High-quality CLOs offer a default-free history of attractive risk-adjusted returns

WHY CLOS BELONG IN YOUR PORTFOLIO

Allocating to collateralised loan obligations, or CLOs, can improve strategic positioning by adding resilient assets with a history of outperformance and low correlations versus traditional fixed income. Their attractive yields, floating rate coupons and position at the top of the capital stack contribute to a compelling case amid uncertainty surrounding rates and economic growth. Moreover, with a default-free track record, CLOs from the AA and AAA tranches offer exceptional stability.

INSTITUTIONAL-QUALITY ACCESS TO CLO OPPORTUNITIES

With $881 million in total assets under management, PGIM’s fixed income platform is one of the industry’s largest and most experienced active managers, offering institutional-grade access to CLO opportunities through its AAA CLO strategy, managed by a dedicated team of over 30 professionals.

GLOBAL REACH

Operating across the U.S. and Europe, PGIM manages $144 billion in securitised products. As the world's fourth-largest CLO manager2, its team of more than 30 investment professionals averages 20 years of experience.

SOURCING STRENGTH

As a top 10 issuer in the JPM CLOIE Index3, our ability to execute large and complex trades provides a distinct sourcing advantage.

DEEP MARKET ACCESS

A longtime participant in both primary and secondary markets, relationships, resources and expertise enable us to structure bespoke solutions and negotiate terms.

Source: PGIM. AuM & staffing as of 30 June 2025.  1. Source: PGIM, CLO market data as of 31 January 2025  2.. Source: Creditflux, 30 June 2024.  3. Source: JPM CLOIE, as of 28 Feb 2025.​

Political Risk: The value of the Fund’s investments may be affected by uncertainties such as international policy developments, social instability and changes in government policies. This can result in more pronounced risks where conditions have a particular impact on one or more countries or regions. 

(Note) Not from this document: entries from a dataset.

$ cat src/hw/rtl/impm_pkg.sv
// impm_pkg: widths, codes and state type shared by the impact magnitude monitor
// no dependencies; compile first
package impm_pkg;

    localparam int ACCEL_W   = 16;
    localparam int ID_W      = 8;
    localparam int MAG_W     = 16;
    localparam int SQ_W      = 2 * ACCEL_W;
    localparam int SUM_W     = 24;
    localparam int COUNT_W   = 9;
    localparam int CFG_W     = 16;
    localparam int CLASS_W   = 2;
    localparam int CFG_IDX_W = 1;

    localparam logic [CFG_W-1:0] WARNING_RESET  = 16'd768;
    localparam logic [CFG_W-1:0] CRITICAL_RESET = 16'd1536;

    localparam logic [CFG_IDX_W-1:0] REG_WARNING  = 1'b0;
    localparam logic [CFG_IDX_W-1:0] REG_CRITICAL = 1'b1;

    typedef enum logic [CLASS_W-1:0] {
        CLASS_NORMAL   = 2'd0,
        CLASS_WARNING  = 2'd1,
        CLASS_CRITICAL = 2'd2
    } class_t;

    typedef enum logic [2:0] {
        ST_IDLE,
        ST_SQUARE,
        ST_ROOT_GO,
        ST_ROOT_WAIT,
        ST_UPDATE,
        ST_DIV_GO,
        ST_DIV_WAIT,
        ST_EMIT
    } state_t;

endpackage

CLO Risks: The Fund invests a substantial proportion of its assets in senior tranches of CLOs. However, there is no requirement that the Fund’s investments be made at the most senior level of notes issued by the relevant CLO vehicle. CLOs, like all debt securities, are subject to the risk of default of principal and interest. CLOs are subject to credit, interest rate, valuation, and prepayment and extension risks. It is possible the even senior CLO debt tranches could experience losses due to default, downgrades of ratings of the underlying collateral and the default of the lower tranches, market anticipation of defaults and investor aversion to CLOs as an asset class. Some of the loans in which an underlying CLO may invest and to which the Fund may indirectly be exposed may be “covenant-lite”, which means the loans or obligations contain fewer financial maintenance covenants than other loans or obligations (in some cases, none) and do not include terms which allow the lender to monitor the borrower’s performance and declare a default if certain criteria are breached. An investment by the Fund in a CLO holding loans may potentially hinder the ability to reprice credit risk associated with the CLO. As a result of this risk, the Fund’s exposure to losses may be increased, which could result in an adverse impact on the Fund’s net income and NAV. 

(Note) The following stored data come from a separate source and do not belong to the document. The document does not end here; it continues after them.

`config.mk`:
```
export PLATFORM = sky130hd
export DESIGN_NAME = hall_excursion_lap_counter_flat
export DESIGN_NICKNAME = d
export VERILOG_FILES = /design/src/hel_pkg.sv /design/src/hel_if.sv /design/src/hel_accum.sv /design/src/hel_measure.sv /design/src/hall_excursion_lap_counter.sv /design/src/flat_wrapper.sv
export SDC_FILE = /design/constraint.sdc
export NUM_CORES = 2
export LEC_CHECK = 0
export BUFFER_PORTS_ARGS = -buffer_cell sky130_fd_sc_hd__buf_2
export CORE_ASPECT_RATIO = 2
export CORE_MARGIN = 2
export CORE_UTILIZATION = 30
export DETAILED_ROUTE_END_ITERATION = 7
export MAX_ROUTING_LAYER = met4
export PLACE_DENSITY = 0.55
export SLEW_MARGIN = 10
export SYNTH_ARGS = -nofsm -noshare
export SYNTH_HDL_FRONTEND = slang
export SYNTH_SLANG_ARGS = --single-unit
```
`constraint.sdc`:
```
create_clock -name clk -period 11.8 [get_ports clk]
set_input_delay 1.77 -clock clk [delete_from_list [all_inputs] [get_ports clk]]
set_output_delay 1.77 -clock clk [all_outputs]
set_load 0.01 [all_outputs]
```
`src/hel_pkg.sv`:
```
package hel_pkg;

  // Field widths of the sample and result transactions.
  localparam int ADC_W  = 10;
  localparam int BAND_W = 8;
  localparam int LAP_W  = 24;
  localparam int FRAC_W = 16;
  localparam int Q_W    = ADC_W + FRAC_W;

  // The group counters hold at most sixteen samples or measurements.
  localparam int CNT_W = 4;

  localparam logic [BAND_W-1:0] BAND_RESET = 8'd5;
  localparam logic [LAP_W-1:0]  LAP_MAX    = {LAP_W{1'b1}};

  // Exponential average: new = floor((99 * old + m) / 100), computed as
  // old + floor((m - old) / 100). The difference is below 2^24 whenever the
  // average runs, so the divide is a multiply by ceil(2^32 / 100).
  localparam int EMA_DIV     = 100;
  localparam int EMA_SHIFT   = 32;
  localparam int EMA_ARG_W   = 25;
  localparam int EMA_RECIP_W = 26;
  localparam int EMA_QUO_W   = 19;
  localparam longint unsigned EMA_RECIP =
      ((64'd1 << EMA_SHIFT) + EMA_DIV - 1) / EMA_DIV;
  localparam logic [EMA_ARG_W-1:0] EMA_ROUND = EMA_ARG_W'(EMA_DIV - 1);

  typedef enum logic [1:0] {
    EXC_INSIDE = 2'd0,
    EXC_LOW    = 2'd1,
    EXC_HIGH   = 2'd2
  } exc_state_t;

  typedef struct packed {
    logic [LAP_W-1:0] lap_count;
    logic             lap_event;
    logic [ADC_W-1:0] baseline_level;
    logic [ADC_W-1:0] measurement;
    logic             calibrated;
  } result_t;

endpackage

```
`src/hel_if.sv`:
```
interface sample_if;
  logic                        valid;
  logic                        ready;
  logic [hel_pkg::ADC_W-1:0]   adc_sample;

  modport source (output valid, output adc_sample, input ready);
  modport sink   (input valid, input adc_sample, output ready);
endinterface

interface result_if;
  logic                        valid;
  logic                        ready;
  logic [hel_pkg::LAP_W-1:0]   lap_count;
  logic                        lap_event;
  logic [hel_pkg::ADC_W-1:0]   baseline_level;
  logic [hel_pkg::ADC_W-1:0]   measurement;
  logic                        calibrated;

  modport source (output valid, output lap_count, output lap_event,
                  output baseline_level, output measurement, output calibrated,
                  input ready);
  modport sink   (input valid, input lap_count, input lap_event,
                  input baseline_level, input measurement, input calibrated,
                  output ready);
endinterface

```
`src/hel_accum.sv`:
```
module hel_accum #(
  parameter int SAMPLES_PER_MEASURE = 10,
  localparam int SUM_W = $clog2(SAMPLES_PER_MEASURE * 1023 + 1)
) (
  input  logic             clk,
  input  logic             rst,
  sample_if.sink           samples,
  input  logic             busy,
  output logic             start,
  output logic [SUM_W-1:0] start_sum
);

  logic [SUM_W-1:0]          group_sum;
  logic [hel_pkg::CNT_W-1:0] group_index;
  logic                      last;
  logic                      accept;
  logic [SUM_W-1:0]          sum_next;

  // The closing sample of a group waits while the measurement unit is busy.
  assign last          = (group_index == hel_pkg::CNT_W'(SAMPLES_PER_MEASURE - 1));
  assign samples.ready = !(last && busy);
  assign accept        = samples.valid && samples.ready;
  assign sum_next      = group_sum + SUM_W'(samples.adc_sample);
  assign start         = accept && last;
  assign start_sum     = sum_next;

  always_ff @(posedge clk) begin
    if (rst) begin
      group_sum   <= '0;
      group_index <= '0;
    end else if (accept) begin
      if (last) begin
        group_sum   <= '0;
        group_index <= '0;
      end else begin
        group_sum   <= sum_next;
        group_index <= group_index + 1'b1;
      end
    end
  end

endmodule

```
`src/hel_measure.sv`:
```
module hel_measure #(
  parameter int SAMPLES_PER_MEASURE  = 10,
  parameter int CALIBRATION_MEASURES = 10,
  localparam int SUM_W = $clog2(SAMPLES_PER_MEASURE * 1023 + 1)
) (
  input  logic                         clk,
  input  logic                         rst,
  input  logic                         start,
  input  logic [SUM_W-1:0]             start_sum,
  input  logic [hel_pkg::BAND_W-1:0]   band,
  input  logic                         out_free,
  output logic                         busy,
  output logic                         res_valid,
  output hel_pkg::result_t             res
);

  localparam int DIV_C = SAMPLES_PER_MEASURE * CALIBRATION_MEASURES;
  localparam int CAL_W = $clog2(DIV_C * 1023 + 1);
  // Reciprocals exact over the full range of each dividend.
  localparam int S1   = SUM_W + 4;
  localparam int M1_W = S1 + 1;
  localparam longint unsigned M1 =
      ((64'd1 << S1) + SAMPLES_PER_MEASURE - 1) / SAMPLES_PER_MEASURE;
  localparam int SC   = CAL_W + 8;
  localparam int MC_W = SC + 1;
  localparam longint unsigned MC = ((64'd1 << SC) + DIV_C - 1) / DIV_C;
  localparam int Q_W  = hel_pkg::Q_W;
  localparam int A_W  = hel_pkg::ADC_W;
  localparam int F_W  = hel_pkg::FRAC_W;

  // Fraction tables: floor(r * 2^16 / divisor) for each remainder r.
  logic [F_W-1:0] frac_s [16];
  logic [F_W-1:0] frac_c [256];

  for (genvar g = 0; g < 16; g++) begin : g_frac_s
    if (g < SAMPLES_PER_MEASURE) begin : g_used
      assign frac_s[g] = F_W'((g * 65536) / SAMPLES_PER_MEASURE);
    end else begin : g_unused
      assign frac_s[g] = '0;
    end
  end

  for (genvar g = 0; g < 256; g++) begin : g_frac_c
    if (g < DIV_C) begin : g_used
      assign frac_c[g] = F_W'((g * 65536) / DIV_C);
    end else begin : g_unused
      assign frac_c[g] = '0;
    end
  end

  logic [M1_W-1:0]                m1_c;
  logic [MC_W-1:0]                mc_c;
  logic [hel_pkg::EMA_RECIP_W-1:0] ema_c;
  assign m1_c  = M1_W'(M1);
  assign mc_c  = MC_W'(MC);
  assign ema_c = hel_pkg::EMA_RECIP_W'(hel_pkg::EMA_RECIP);

  // Persistent state.
  logic [Q_W-1:0]            baseline;
  hel_pkg::exc_state_t       exc_state, exc_next;
  logic [hel_pkg::LAP_W-1:0] lap_total;
  logic                      is_calibrated;
  logic [CAL_W-1:0]          cal_sum;
  logic [hel_pkg::CNT_W-1:0] cal_index;

  logic v1, v2, v3, adv;

  // Stage 1: exact measurement, band gate, calibration sum.
  logic [SUM_W-1:0]           s1_sum;
  logic [SUM_W+M1_W-1:0]      prod1;
  logic [A_W-1:0]             q1;
  logic [SUM_W-1:0]           rem1;
  logic [Q_W-1:0]             mq1;
  logic [Q_W:0]               d1, dabs1;
  logic [hel_pkg::EMA_ARG_W-1:0] u1;
  logic [Q_W:0]               band_q;
  logic                       inband1;
  logic [CAL_W-1:0]           cal_total1;
  logic                       cal_last1;

  assign band_q = {3'b000, band, {F_W{1'b0}}};

  always_comb begin
    prod1      = (SUM_W + M1_W)'(s1_sum) * (SUM_W + M1_W)'(m1_c);
    q1         = A_W'(prod1 >> S1);
    rem1       = s1_sum - SUM_W'(int'(q1) * SAMPLES_PER_MEASURE);
    mq1        = {q1, frac_s[rem1[3:0]]};
    d1         = {1'b0, mq1} - {1'b0, baseline};
    dabs1      = d1[Q_W] ? ((Q_W + 1)'(0) - d1) : d1;
    inband1    = dabs1 < band_q;
    u1         = d1[Q_W] ? (hel_pkg::EMA_ARG_W'(dabs1) + hel_pkg::EMA_ROUND)
                         : hel_pkg::EMA_ARG_W'(dabs1);
    cal_total1 = cal_sum + CAL_W'(s1_sum);
    cal_last1  = (cal_index == hel_pkg::CNT_W'(CALIBRATION_MEASURES - 1));
  end

  // Stage 2: the two constant divides.
  logic [Q_W-1:0]                 s2_mq;
  logic [hel_pkg::EMA_ARG_W-1:0]  s2_u;
  logic                           s2_neg, s2_inband, s2_cal, s2_cal_last;
  logic [CAL_W-1:0]               s2_cal_total;
  logic [hel_pkg::EMA_ARG_W+hel_pkg::EMA_RECIP_W-1:0] prod_ema;
  logic [CAL_W+MC_W-1:0]          prod_cal;

  assign prod_ema = (hel_pkg::EMA_ARG_W + hel_pkg::EMA_RECIP_W)'(s2_u)
                  * (hel_pkg::EMA_ARG_W + hel_pkg::EMA_RECIP_W)'(ema_c);
  assign prod_cal = (CAL_W + MC_W)'(s2_cal_total) * (CAL_W + MC_W)'(mc_c);

  // Stage 3: new baseline, window compare, lap count.
  logic [Q_W-1:0]                 s3_mq;
  logic                           s3_neg, s3_inband, s3_cal, s3_cal_last;
  logic [CAL_W-1:0]               s3_cal_total;
  logic [hel_pkg::EMA_QUO_W-1:0]  s3_qd;
  logic [A_W-1:0]                 s3_qc;

  logic [CAL_W-1:0]          remc;
  logic [Q_W-1:0]            cal_base, b_ema, b_new;
  logic [A_W-1:0]            fm;
  logic [Q_W:0]              f_q;
  logic                      below, above, lap_hit, cal_next;
  logic [hel_pkg::LAP_W-1:0] lap_next;

  always_comb begin
    remc     = s3_cal_total - CAL_W'(int'(s3_qc) * DIV_C);
    cal_base = {s3_qc, frac_c[remc[7:0]]};
    b_ema    = s3_neg ? (baseline - Q_W'(s3_qd)) : (baseline + Q_W'(s3_qd));
    if (s3_cal) begin
      b_new = s3_cal_last ? cal_base : baseline;
    end else begin
      b_new = s3_inband ? b_ema : baseline;
    end
    fm    = s3_mq[Q_W-1:F_W];
    f_q   = {1'b0, fm, {F_W{1'b0}}};
    below = (f_q + band_q) < {1'b0, b_new};
    above = f_q > ({1'b0, b_new} + band_q);
  end

  // Excursion tracker; it only runs once the baseline is set.
  always_comb begin
    exc_next = exc_state;
    lap_hit  = 1'b0;
    if (!s3_cal) begin
      case (exc_state)
        hel_pkg::EXC_LOW: begin
          if (!below) begin
            lap_hit  = 1'b1;
            exc_next = above ? hel_pkg::EXC_HIGH : hel_pkg::EXC_INSIDE;
          end
        end
        hel_pkg::EXC_HIGH: begin
          if (!above) begin
            lap_hit  = 1'b1;
            exc_next = hel_pkg::EXC_INSIDE;
          end
        end
        default: begin
          if (below) begin
            exc_next = hel_pkg::EXC_LOW;
          end else if (above) begin
            exc_next = hel_pkg::EXC_HIGH;
          end else begin
            exc_next = hel_pkg::EXC_INSIDE;
          end
        end
      endcase
    end
  end

  always_comb begin
    lap_next = lap_total;
    if (lap_hit && (lap_total != hel_pkg::LAP_MAX)) begin
      lap_next = lap_total + 1'b1;
    end
    cal_next = is_calibrated || (s3_cal && s3_cal_last);
    res.lap_count      = lap_next;
    res.lap_event      = lap_hit;
    res.baseline_level = b_new[Q_W-1:F_W];
    res.measurement    = fm;
    res.calibrated     = cal_next;
  end

  assign adv       = v3 && out_free;
  assign res_valid = adv;
  // A new group may enter in the same cycle the last one retires.
  assign busy      = v1 || v2 || (v3 && !out_free);

  always_ff @(posedge clk) begin
    if (rst) begin
      v1 <= 1'b0;
      v2 <= 1'b0;
      v3 <= 1'b0;
    end else begin
      v1 <= start;
      v2 <= v1;
      v3 <= v2 || (v3 && !adv);
    end
  end

  always_ff @(posedge clk) begin
    if (start) begin
      s1_sum <= start_sum;
    end
    if (v1) begin
      s2_mq        <= mq1;
      s2_u         <= u1;
      s2_neg       <= d1[Q_W];
      s2_inband    <= inband1;
      s2_cal       <= !is_calibrated;
      s2_cal_last  <= cal_last1;
      s2_cal_total <= cal_total1;
    end
    if (v2) begin
      s3_mq        <= s2_mq;
      s3_neg       <= s2_neg;
      s3_inband    <= s2_inband;
      s3_cal       <= s2_cal;
      s3_cal_last  <= s2_cal_last;
      s3_cal_total <= s2_cal_total;
      s3_qd        <= hel_pkg::EMA_QUO_W'(prod_ema >> hel_pkg::EMA_SHIFT);
      s3_qc        <= A_W'(prod_cal >> SC);
    end
  end

  always_ff @(posedge clk) begin
    if (rst) begin
      cal_sum   <= '0;
      cal_index <= '0;
    end else if (v1 && !is_calibrated) begin
      if (cal_last1) begin
        cal_sum   <= '0;
        cal_index <= '0;
      end else begin
        cal_sum   <= cal_total1;
        cal_index <= cal_index + 1'b1;
      end
    end
  end

  always_ff @(posedge clk) begin
    if (rst) begin
      baseline      <= '0;
      exc_state     <= hel_pkg::EXC_INSIDE;
      lap_total     <= '0;
      is_calibrated <= 1'b0;
    end else if (adv) begin
      baseline      <= b_new;
      exc_state     <= exc_next;
      lap_total     <= lap_next;
      is_calibrated <= cal_next;
    end
  end

endmodule

```
`src/hall_excursion_lap_counter.sv`:
```
// A result goes from the sample that closes its group through the stage 1, 2
// and 3 registers and the result register. Throughput: one sample per cycle
// while SAMPLES_PER_MEASURE >= 3 and results are taken; the three-stage
// measurement unit holds one group at a time. One result per group of samples.
// Reset (rst, synchronous, active high) clears the group and calibration sums,
// counters, baseline, excursion state and lap count, and sets the band half width to 5.
module hall_excursion_lap_counter #(
  parameter int SAMPLES_PER_MEASURE  = 10,
  parameter int CALIBRATION_MEASURES = 10
) (
  input  logic                       clk,
  input  logic                       rst,
  input  logic                       cfg_wr_en,
  input  logic [hel_pkg::BAND_W-1:0] cfg_wr_data,
  sample_if.sink                     samples,
  result_if.source                   results
);

  localparam int SUM_W = $clog2(SAMPLES_PER_MEASURE * 1023 + 1);

  // Band half width register. Writes are to arrive only while the block is idle; the block does not enforce this.
  logic [hel_pkg::BAND_W-1:0] band;

  always_ff @(posedge clk) begin
    if (rst) begin
      band <= hel_pkg::BAND_RESET;
    end else if (cfg_wr_en) begin
      band <= cfg_wr_data;
    end
  end

  // The accumulator sums each group of samples. When the last sample of a
  // group is accepted it hands the group sum to the measurement unit.
  logic             start;
  logic [SUM_W-1:0] start_sum;
  logic             busy;

  hel_accum #(
    .SAMPLES_PER_MEASURE (SAMPLES_PER_MEASURE)
  ) u_accum (
    .clk       (clk),
    .rst       (rst),
    .samples   (samples),
    .busy      (busy),
    .start     (start),
    .start_sum (start_sum)
  );

  // The measurement unit forms the Q10.16 measurement, runs calibration or
  // the gated exponential average, and then the window comparator that
  // tracks excursions and counts laps.
  logic             out_valid;
  logic             out_free;
  logic             res_valid;
  hel_pkg::result_t res;
  hel_pkg::result_t out_data;

  // The result register takes a new result when it is empty or its current
  // transaction completes in this cycle.
  assign out_free = !out_valid || results.ready;

  hel_measure #(
    .SAMPLES_PER_MEASURE  (SAMPLES_PER_MEASURE),
    .CALIBRATION_MEASURES (CALIBRATION_MEASURES)
  ) u_measure (
    .clk       (clk),
    .rst       (rst),
    .start     (start),
    .start_sum (start_sum),
    .band      (band),
    .out_free  (out_free),
    .busy      (busy),
    .res_valid (res_valid),
    .res       (res)
  );

  // Result register. It parts the two sides, so samples keep flowing while
  // a finished result waits to be taken, until a closing sample finds the unit busy.
  always_ff @(posedge clk) begin
    if (rst) begin
      out_valid <= 1'b0;
    end else if (res_valid) begin
      out_valid <= 1'b1;
    end else if (results.ready) begin
      out_valid <= 1'b0;
    end
  end

  always_ff @(posedge clk) begin
    if (res_valid) begin
      out_data <= res;
    end
  end

  assign results.valid          = out_valid;
  assign results.lap_count      = out_data.lap_count;
  assign results.lap_event      = out_data.lap_event;
  assign results.baseline_level = out_data.baseline_level;
  assign results.measurement    = out_data.measurement;
  assign results.calibrated     = out_data.calibrated;

`ifndef SYNTHESIS
  // A group never enters the measurement unit while another is in flight.
  assert property (@(posedge clk) disable iff (rst) start |-> !busy)
    else $error("group handed over while measurement unit busy");

  // Laps are only counted after the baseline has been set.
  assert property (@(posedge clk) disable iff (rst)
    (results.valid && results.lap_event) |-> results.calibrated)
    else $error("lap counted before calibration");

  // A counted lap leaves a nonzero total.
  assert property (@(posedge clk) disable iff (rst)
    (results.valid && results.lap_event) |-> (results.lap_count != '0))
    else $error("lap event with zero lap count");
`endif

endmodule
```
`src/flat_wrapper.sv`:
```
// flat-port wrapper written by rule: the top's interface ports become plain ports
module hall_excursion_lap_counter_flat 
#(
  parameter int SAMPLES_PER_MEASURE  = 10,
  parameter int CALIBRATION_MEASURES = 10
)
  (clk, rst, cfg_wr_en, cfg_wr_data, samples_valid, samples_adc_sample, samples_ready, results_valid, results_lap_count, results_lap_event, results_baseline_level, results_measurement, results_calibrated, results_ready);
  sample_if samples_i ();
  result_if results_i ();
  input  logic clk;
  input  logic rst;
  input  logic cfg_wr_en;
  input  logic [hel_pkg::BAND_W-1:0] cfg_wr_data;
  input wire logic [$bits(samples_i.valid)-1:0] samples_valid;
  input wire logic [$bits(samples_i.adc_sample)-1:0] samples_adc_sample;
  output wire logic [$bits(samples_i.ready)-1:0] samples_ready;
  output wire logic [$bits(results_i.valid)-1:0] results_valid;
  output wire logic [$bits(results_i.lap_count)-1:0] results_lap_count;
  output wire logic [$bits(results_i.lap_event)-1:0] results_lap_event;
  output wire logic [$bits(results_i.baseline_level)-1:0] results_baseline_level;
  output wire logic [$bits(results_i.measurement)-1:0] results_measurement;
  output wire logic [$bits(results_i.calibrated)-1:0] results_calibrated;
  input wire logic [$bits(results_i.ready)-1:0] results_ready;
  assign samples_i.valid = samples_valid;
  assign samples_i.adc_sample = samples_adc_sample;
  assign samples_ready = samples_i.ready;
  assign results_valid = results_i.valid;
  assign results_lap_count = results_i.lap_count;
  assign results_lap_event = results_i.lap_event;
  assign results_baseline_level = results_i.baseline_level;
  assign results_measurement = results_i.measurement;
  assign results_calibrated = results_i.calibrated;
  assign results_i.ready = results_ready;
  hall_excursion_lap_counter #(.SAMPLES_PER_MEASURE(SAMPLES_PER_MEASURE), .CALIBRATION_MEASURES(CALIBRATION_MEASURES)) u_core (.clk(clk), .rst(rst), .cfg_wr_en(cfg_wr_en), .cfg_wr_data(cfg_wr_data), .samples(samples_i), .results(results_i));
endmodule
```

Regulatory Risks: Adverse developments with respect to CLO managers, such as regulatory issues or other developments that may impact the ability and/or performance of the CLO manager, may adversely impact the performance of the CLO securities in which the Fund invests. Investors should be aware that the Investment Manager and the Fund will be subject to the Securitisation Regulation, which may be amended over time. The nature of such amendments and their impact on the Fund are unknown.